Observation data Epoch J2000.0 Equinox J2000.0 (ICRS)
- Constellation: Boötes
- Right ascension: 14^{h} 14^{m} 07.00^{s}
- Declination: +19° 04′ 00.0″
- Apparent magnitude (V): 9.7-<20.4

Characteristics
- Variable type: N (Nova)
- Other designations: AAVSO 1409+19, BD+19 2768

Database references
- SIMBAD: data

= T Boötis =

Nova seen in 1860

T Boötis is believed to have been a nova. It was observed by only one person, Joseph Baxendell, on 9, 11 and 22 April 1860, but has not been seen since. It is located less than half a degree from Arcturus in the constellation Boötes and was at magnitude 9.75 when first seen, and magnitude 12.8 when last seen. Other astronomers, including Friedrich Winnecke, Edward Charles Pickering, Ernst Hartwig and Ernst Zinner looked for a star in this location without success.

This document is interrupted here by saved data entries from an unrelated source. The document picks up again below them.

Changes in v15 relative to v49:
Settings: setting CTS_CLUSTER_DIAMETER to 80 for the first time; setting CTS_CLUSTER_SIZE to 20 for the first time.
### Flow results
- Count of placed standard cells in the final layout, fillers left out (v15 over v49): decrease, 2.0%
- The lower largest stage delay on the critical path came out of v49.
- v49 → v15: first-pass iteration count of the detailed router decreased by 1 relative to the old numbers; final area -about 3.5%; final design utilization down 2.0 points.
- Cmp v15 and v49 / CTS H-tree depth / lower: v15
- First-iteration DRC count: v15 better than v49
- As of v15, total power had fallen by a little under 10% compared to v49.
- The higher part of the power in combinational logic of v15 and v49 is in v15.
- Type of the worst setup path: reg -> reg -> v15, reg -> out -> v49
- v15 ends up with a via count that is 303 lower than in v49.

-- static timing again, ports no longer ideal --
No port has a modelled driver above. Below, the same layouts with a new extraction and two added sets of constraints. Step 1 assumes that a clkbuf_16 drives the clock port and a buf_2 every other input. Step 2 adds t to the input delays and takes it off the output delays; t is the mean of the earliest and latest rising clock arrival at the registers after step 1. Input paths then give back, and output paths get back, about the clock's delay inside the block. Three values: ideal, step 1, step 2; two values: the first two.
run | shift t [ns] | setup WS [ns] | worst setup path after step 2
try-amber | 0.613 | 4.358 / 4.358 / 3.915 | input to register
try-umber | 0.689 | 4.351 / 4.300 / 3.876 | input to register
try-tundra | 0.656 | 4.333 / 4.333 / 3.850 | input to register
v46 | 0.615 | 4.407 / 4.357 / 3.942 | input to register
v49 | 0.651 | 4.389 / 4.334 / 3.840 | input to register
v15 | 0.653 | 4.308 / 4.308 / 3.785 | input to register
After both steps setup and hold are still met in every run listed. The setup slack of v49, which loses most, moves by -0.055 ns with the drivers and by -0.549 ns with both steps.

Despite being usually referred to as a nova, it had characteristics that set it apart from other novae: an amplitude of at least 7 magnitudes, an unusually rapid decline in brightness and a location unusually far from the Galactic plane. Joseph Ashbrook suggested in 1953 that it may be a recurrent nova which has been observed only once.